Task ::
Your answer is the lines below, exactly, from the one that contains "max-delay path, stage" through the one that contains "buffers | 56 | 504 |", both included.

Dataset entries ::

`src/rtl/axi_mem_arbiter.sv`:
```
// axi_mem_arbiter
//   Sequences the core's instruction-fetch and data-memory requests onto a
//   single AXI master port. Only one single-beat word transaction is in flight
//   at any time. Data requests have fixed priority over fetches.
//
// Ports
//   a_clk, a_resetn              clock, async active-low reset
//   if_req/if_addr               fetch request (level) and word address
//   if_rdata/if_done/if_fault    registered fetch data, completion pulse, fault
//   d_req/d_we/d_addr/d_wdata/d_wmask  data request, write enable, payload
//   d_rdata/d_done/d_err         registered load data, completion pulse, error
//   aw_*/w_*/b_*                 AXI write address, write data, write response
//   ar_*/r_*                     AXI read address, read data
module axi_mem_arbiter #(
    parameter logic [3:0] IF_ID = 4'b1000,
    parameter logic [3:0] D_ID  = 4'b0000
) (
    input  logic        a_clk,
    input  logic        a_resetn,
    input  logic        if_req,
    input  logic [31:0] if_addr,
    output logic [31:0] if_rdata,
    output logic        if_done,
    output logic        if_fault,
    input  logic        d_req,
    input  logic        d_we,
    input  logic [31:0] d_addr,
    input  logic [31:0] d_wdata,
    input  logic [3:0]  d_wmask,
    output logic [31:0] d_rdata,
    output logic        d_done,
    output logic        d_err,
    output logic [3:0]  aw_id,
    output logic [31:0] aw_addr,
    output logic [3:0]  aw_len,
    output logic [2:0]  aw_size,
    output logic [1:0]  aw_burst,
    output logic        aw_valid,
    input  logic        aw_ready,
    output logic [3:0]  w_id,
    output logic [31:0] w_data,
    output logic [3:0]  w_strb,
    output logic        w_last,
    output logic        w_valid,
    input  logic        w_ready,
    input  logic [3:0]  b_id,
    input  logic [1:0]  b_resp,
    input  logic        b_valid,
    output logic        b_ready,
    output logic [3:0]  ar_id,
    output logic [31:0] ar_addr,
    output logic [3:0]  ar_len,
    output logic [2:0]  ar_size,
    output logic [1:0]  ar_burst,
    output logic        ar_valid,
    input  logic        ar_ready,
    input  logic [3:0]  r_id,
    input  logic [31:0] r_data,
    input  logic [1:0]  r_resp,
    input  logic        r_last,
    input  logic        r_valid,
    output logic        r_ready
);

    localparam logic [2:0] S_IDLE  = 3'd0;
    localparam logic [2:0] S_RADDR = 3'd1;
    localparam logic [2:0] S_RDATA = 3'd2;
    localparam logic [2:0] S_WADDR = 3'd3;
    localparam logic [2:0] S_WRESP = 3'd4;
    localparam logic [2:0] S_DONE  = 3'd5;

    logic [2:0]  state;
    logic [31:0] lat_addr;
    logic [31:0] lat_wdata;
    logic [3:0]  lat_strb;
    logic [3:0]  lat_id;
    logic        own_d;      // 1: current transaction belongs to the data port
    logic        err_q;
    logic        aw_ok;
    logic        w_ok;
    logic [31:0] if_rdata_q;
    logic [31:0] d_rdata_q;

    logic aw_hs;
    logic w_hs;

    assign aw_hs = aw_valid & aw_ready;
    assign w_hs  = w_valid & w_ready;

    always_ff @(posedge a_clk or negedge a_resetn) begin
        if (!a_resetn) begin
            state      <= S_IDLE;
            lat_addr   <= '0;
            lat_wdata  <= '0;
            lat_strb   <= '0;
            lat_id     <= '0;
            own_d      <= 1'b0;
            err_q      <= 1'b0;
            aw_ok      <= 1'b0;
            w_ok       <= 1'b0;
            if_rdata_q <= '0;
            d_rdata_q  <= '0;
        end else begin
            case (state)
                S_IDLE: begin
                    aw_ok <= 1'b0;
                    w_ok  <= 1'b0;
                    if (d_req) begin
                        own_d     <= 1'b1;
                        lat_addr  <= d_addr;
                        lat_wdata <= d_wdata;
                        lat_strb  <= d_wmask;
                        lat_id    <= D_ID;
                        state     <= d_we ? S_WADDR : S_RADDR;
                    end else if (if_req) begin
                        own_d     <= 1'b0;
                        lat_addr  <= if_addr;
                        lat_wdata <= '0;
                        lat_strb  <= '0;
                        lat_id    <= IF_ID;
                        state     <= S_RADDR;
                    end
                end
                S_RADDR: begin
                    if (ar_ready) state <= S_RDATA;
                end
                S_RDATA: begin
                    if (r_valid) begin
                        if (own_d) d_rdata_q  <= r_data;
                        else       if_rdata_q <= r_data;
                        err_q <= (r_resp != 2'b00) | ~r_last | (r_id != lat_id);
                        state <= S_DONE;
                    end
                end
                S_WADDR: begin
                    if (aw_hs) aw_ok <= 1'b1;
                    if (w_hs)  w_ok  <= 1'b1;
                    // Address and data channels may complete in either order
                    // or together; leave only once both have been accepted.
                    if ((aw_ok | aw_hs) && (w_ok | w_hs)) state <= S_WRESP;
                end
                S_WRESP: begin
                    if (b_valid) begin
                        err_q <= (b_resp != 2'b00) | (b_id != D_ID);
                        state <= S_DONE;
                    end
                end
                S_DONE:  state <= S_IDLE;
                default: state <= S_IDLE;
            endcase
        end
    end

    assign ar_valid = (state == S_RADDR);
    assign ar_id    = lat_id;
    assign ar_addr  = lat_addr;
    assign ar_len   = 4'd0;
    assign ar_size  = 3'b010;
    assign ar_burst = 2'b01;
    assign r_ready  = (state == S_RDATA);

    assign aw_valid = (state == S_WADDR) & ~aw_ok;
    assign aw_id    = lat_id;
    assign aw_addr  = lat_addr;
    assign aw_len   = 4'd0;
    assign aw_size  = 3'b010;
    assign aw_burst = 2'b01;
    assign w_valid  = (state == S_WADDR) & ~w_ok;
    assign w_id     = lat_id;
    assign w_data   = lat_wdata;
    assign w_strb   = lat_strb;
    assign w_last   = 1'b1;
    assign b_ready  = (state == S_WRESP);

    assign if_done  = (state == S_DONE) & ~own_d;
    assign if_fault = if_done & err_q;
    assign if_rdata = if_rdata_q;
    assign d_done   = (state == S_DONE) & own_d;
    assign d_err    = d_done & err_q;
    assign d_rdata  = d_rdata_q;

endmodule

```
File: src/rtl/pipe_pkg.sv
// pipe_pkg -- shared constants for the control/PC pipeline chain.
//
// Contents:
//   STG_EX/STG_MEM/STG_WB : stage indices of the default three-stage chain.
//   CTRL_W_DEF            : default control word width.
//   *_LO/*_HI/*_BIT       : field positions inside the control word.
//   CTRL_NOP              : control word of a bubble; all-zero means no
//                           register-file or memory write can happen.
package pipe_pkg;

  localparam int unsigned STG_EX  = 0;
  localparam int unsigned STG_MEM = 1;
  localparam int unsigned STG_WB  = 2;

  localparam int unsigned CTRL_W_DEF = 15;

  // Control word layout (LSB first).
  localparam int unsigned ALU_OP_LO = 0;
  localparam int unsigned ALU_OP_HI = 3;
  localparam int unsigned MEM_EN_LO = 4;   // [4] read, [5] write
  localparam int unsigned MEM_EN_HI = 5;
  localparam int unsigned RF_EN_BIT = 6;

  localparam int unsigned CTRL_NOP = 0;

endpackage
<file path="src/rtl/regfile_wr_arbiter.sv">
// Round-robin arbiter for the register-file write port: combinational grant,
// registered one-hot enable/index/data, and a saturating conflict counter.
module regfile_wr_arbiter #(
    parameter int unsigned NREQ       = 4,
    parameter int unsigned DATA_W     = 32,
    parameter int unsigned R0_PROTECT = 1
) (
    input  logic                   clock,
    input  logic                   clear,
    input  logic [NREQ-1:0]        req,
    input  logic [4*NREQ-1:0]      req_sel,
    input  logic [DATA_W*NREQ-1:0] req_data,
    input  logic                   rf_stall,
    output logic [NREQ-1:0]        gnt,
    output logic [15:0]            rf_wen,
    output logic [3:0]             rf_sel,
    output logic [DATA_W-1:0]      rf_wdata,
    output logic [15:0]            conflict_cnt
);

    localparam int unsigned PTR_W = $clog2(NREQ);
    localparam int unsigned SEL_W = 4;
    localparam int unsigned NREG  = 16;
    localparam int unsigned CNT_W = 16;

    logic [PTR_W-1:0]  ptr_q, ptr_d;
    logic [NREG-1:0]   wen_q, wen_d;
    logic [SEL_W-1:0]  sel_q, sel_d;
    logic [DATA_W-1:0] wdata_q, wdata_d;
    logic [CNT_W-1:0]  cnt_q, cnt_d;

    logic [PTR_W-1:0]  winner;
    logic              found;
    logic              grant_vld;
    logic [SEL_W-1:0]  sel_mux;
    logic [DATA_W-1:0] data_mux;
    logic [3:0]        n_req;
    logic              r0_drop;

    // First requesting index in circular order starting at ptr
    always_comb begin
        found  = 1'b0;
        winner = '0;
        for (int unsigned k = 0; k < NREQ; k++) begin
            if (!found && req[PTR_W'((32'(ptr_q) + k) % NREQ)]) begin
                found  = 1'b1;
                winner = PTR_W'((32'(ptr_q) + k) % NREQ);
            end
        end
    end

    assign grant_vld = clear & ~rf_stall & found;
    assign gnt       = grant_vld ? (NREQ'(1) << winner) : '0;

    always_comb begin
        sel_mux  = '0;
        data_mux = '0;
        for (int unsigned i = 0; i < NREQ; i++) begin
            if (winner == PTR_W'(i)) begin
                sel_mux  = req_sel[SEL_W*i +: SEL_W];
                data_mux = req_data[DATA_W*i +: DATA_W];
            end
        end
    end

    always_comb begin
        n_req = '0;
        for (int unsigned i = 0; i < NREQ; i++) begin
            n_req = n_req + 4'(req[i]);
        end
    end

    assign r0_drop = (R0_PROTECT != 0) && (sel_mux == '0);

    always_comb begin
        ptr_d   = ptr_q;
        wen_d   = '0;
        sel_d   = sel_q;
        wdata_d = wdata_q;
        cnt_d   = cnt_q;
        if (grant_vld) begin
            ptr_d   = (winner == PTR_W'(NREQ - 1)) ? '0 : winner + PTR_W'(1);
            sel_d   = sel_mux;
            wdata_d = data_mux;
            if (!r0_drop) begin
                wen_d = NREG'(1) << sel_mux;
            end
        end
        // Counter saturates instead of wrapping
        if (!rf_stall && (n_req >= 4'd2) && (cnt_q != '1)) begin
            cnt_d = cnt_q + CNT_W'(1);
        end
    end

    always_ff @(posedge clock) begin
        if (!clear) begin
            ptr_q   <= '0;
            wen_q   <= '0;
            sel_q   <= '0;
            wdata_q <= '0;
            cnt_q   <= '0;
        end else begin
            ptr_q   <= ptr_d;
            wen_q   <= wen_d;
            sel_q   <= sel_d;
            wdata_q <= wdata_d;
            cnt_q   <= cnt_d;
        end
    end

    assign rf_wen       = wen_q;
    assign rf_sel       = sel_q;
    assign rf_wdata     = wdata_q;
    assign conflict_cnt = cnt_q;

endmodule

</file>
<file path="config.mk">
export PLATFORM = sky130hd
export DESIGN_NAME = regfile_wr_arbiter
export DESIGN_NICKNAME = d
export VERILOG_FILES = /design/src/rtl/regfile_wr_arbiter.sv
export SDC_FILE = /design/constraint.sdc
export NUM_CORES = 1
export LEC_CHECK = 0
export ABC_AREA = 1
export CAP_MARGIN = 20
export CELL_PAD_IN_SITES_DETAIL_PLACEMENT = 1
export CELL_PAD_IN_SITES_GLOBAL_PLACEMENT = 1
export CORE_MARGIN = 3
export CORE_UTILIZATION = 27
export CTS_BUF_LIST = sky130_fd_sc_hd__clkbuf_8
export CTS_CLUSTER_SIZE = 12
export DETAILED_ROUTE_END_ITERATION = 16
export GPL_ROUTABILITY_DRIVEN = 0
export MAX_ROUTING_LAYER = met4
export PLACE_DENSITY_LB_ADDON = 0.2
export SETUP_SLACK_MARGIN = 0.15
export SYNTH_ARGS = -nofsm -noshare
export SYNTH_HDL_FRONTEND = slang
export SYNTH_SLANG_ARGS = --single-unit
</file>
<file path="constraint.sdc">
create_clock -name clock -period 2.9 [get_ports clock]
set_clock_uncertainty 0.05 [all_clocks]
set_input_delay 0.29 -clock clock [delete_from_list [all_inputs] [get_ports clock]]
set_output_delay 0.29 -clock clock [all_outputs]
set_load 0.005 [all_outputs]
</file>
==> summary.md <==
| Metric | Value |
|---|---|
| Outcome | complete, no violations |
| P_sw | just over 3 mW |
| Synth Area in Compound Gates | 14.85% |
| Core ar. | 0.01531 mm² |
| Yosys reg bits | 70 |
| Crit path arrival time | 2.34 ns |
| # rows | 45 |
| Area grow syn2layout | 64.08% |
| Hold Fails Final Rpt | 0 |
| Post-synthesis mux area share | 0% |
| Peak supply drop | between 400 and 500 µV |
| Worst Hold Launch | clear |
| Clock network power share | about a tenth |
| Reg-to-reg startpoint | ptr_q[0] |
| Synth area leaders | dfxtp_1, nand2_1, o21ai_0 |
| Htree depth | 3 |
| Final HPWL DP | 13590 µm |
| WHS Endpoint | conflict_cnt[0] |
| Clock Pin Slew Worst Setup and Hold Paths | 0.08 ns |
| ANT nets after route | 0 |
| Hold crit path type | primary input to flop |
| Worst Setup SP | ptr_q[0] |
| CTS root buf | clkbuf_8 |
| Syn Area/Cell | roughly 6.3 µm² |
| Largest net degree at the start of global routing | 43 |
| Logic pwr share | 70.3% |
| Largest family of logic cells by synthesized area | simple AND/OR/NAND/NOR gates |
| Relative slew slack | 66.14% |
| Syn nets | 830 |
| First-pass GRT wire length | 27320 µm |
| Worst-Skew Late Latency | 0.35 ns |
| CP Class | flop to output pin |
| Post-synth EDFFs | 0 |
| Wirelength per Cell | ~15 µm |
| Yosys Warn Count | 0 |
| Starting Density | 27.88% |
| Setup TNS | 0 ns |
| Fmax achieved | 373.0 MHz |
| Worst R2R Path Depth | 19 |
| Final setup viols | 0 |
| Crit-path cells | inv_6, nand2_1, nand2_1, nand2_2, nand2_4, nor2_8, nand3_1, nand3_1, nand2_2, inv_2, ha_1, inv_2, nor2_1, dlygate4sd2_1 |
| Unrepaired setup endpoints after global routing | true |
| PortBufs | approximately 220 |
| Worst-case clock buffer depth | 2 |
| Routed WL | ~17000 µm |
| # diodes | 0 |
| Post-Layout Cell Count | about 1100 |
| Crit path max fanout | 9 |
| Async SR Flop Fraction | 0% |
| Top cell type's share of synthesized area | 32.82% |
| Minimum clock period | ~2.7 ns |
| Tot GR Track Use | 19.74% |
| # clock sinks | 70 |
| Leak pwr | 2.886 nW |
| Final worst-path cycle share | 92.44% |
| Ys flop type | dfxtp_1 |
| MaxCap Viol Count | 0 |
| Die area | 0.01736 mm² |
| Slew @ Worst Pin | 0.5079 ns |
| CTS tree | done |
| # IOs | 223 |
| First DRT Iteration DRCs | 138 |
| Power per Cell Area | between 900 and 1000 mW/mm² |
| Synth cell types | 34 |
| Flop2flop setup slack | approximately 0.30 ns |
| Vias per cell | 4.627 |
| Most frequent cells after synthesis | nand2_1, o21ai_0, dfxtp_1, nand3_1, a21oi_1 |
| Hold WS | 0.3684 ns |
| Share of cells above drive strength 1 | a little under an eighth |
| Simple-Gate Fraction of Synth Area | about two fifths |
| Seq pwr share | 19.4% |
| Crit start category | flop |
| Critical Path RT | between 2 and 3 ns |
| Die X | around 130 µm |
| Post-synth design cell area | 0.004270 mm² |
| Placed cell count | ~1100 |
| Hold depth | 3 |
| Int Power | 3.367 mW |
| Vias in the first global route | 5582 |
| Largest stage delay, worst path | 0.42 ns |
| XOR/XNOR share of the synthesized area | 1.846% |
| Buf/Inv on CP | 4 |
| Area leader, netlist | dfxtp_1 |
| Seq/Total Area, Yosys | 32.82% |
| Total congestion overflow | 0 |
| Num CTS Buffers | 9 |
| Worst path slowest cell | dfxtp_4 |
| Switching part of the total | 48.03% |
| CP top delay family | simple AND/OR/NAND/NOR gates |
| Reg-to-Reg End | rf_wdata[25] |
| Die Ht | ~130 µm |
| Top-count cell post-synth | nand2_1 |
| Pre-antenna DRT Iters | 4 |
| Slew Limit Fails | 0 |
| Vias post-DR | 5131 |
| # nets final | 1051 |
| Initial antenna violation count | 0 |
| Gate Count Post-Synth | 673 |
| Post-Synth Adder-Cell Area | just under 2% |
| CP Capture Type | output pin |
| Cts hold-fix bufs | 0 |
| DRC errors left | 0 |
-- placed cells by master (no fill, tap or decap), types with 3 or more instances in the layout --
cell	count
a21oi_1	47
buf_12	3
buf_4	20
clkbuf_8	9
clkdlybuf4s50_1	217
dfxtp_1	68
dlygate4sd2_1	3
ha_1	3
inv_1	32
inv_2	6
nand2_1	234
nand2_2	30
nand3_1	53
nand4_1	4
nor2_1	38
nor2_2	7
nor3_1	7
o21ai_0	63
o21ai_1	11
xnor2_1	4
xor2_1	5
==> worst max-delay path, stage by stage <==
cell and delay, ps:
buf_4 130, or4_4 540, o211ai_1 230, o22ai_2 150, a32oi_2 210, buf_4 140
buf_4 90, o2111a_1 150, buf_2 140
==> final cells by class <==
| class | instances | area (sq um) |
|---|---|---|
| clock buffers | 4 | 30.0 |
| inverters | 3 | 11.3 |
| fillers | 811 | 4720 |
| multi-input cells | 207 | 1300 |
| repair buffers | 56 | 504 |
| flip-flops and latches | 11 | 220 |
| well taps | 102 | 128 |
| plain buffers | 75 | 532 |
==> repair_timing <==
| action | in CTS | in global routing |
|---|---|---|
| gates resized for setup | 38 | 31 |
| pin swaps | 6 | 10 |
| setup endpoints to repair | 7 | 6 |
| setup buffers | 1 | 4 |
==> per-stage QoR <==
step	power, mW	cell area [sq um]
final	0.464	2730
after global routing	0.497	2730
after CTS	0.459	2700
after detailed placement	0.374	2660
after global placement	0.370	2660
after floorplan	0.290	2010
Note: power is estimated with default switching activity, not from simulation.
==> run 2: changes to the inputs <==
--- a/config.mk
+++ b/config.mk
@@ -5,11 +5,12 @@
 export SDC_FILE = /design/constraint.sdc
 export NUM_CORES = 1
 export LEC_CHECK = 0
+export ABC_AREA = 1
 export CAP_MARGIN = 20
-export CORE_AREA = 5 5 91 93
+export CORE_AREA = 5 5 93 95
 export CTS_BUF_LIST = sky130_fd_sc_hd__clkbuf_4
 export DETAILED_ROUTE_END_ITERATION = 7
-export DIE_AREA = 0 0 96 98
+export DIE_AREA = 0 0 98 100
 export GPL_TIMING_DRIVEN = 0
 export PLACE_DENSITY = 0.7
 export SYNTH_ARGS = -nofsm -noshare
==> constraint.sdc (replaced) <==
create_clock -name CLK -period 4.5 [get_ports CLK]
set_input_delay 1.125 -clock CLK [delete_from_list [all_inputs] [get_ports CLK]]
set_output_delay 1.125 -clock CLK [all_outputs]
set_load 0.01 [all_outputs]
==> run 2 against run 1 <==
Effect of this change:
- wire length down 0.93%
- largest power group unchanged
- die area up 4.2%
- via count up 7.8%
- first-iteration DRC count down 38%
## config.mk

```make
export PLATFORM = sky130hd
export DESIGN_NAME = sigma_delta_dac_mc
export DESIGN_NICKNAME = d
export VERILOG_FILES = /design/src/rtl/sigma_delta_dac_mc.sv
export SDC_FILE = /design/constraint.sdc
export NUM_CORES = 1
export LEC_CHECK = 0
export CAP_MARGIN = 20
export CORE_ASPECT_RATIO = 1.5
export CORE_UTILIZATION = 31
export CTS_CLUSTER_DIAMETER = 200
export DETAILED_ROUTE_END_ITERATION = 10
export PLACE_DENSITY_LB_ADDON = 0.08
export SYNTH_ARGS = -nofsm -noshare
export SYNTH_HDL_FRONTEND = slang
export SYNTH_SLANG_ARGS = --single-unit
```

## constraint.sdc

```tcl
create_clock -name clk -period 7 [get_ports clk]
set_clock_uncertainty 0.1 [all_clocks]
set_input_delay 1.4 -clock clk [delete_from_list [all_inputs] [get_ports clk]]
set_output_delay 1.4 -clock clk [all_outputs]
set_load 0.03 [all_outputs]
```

Task response ::
==> worst max-delay path, stage by stage <==
cell and delay, ps:
buf_4 130, or4_4 540, o211ai_1 230, o22ai_2 150, a32oi_2 210, buf_4 140
buf_4 90, o2111a_1 150, buf_2 140
==> final cells by class <==
| class | instances | area (sq um) |
|---|---|---|
| clock buffers | 4 | 30.0 |
| inverters | 3 | 11.3 |
| fillers | 811 | 4720 |
| multi-input cells | 207 | 1300 |
| repair buffers | 56 | 504 |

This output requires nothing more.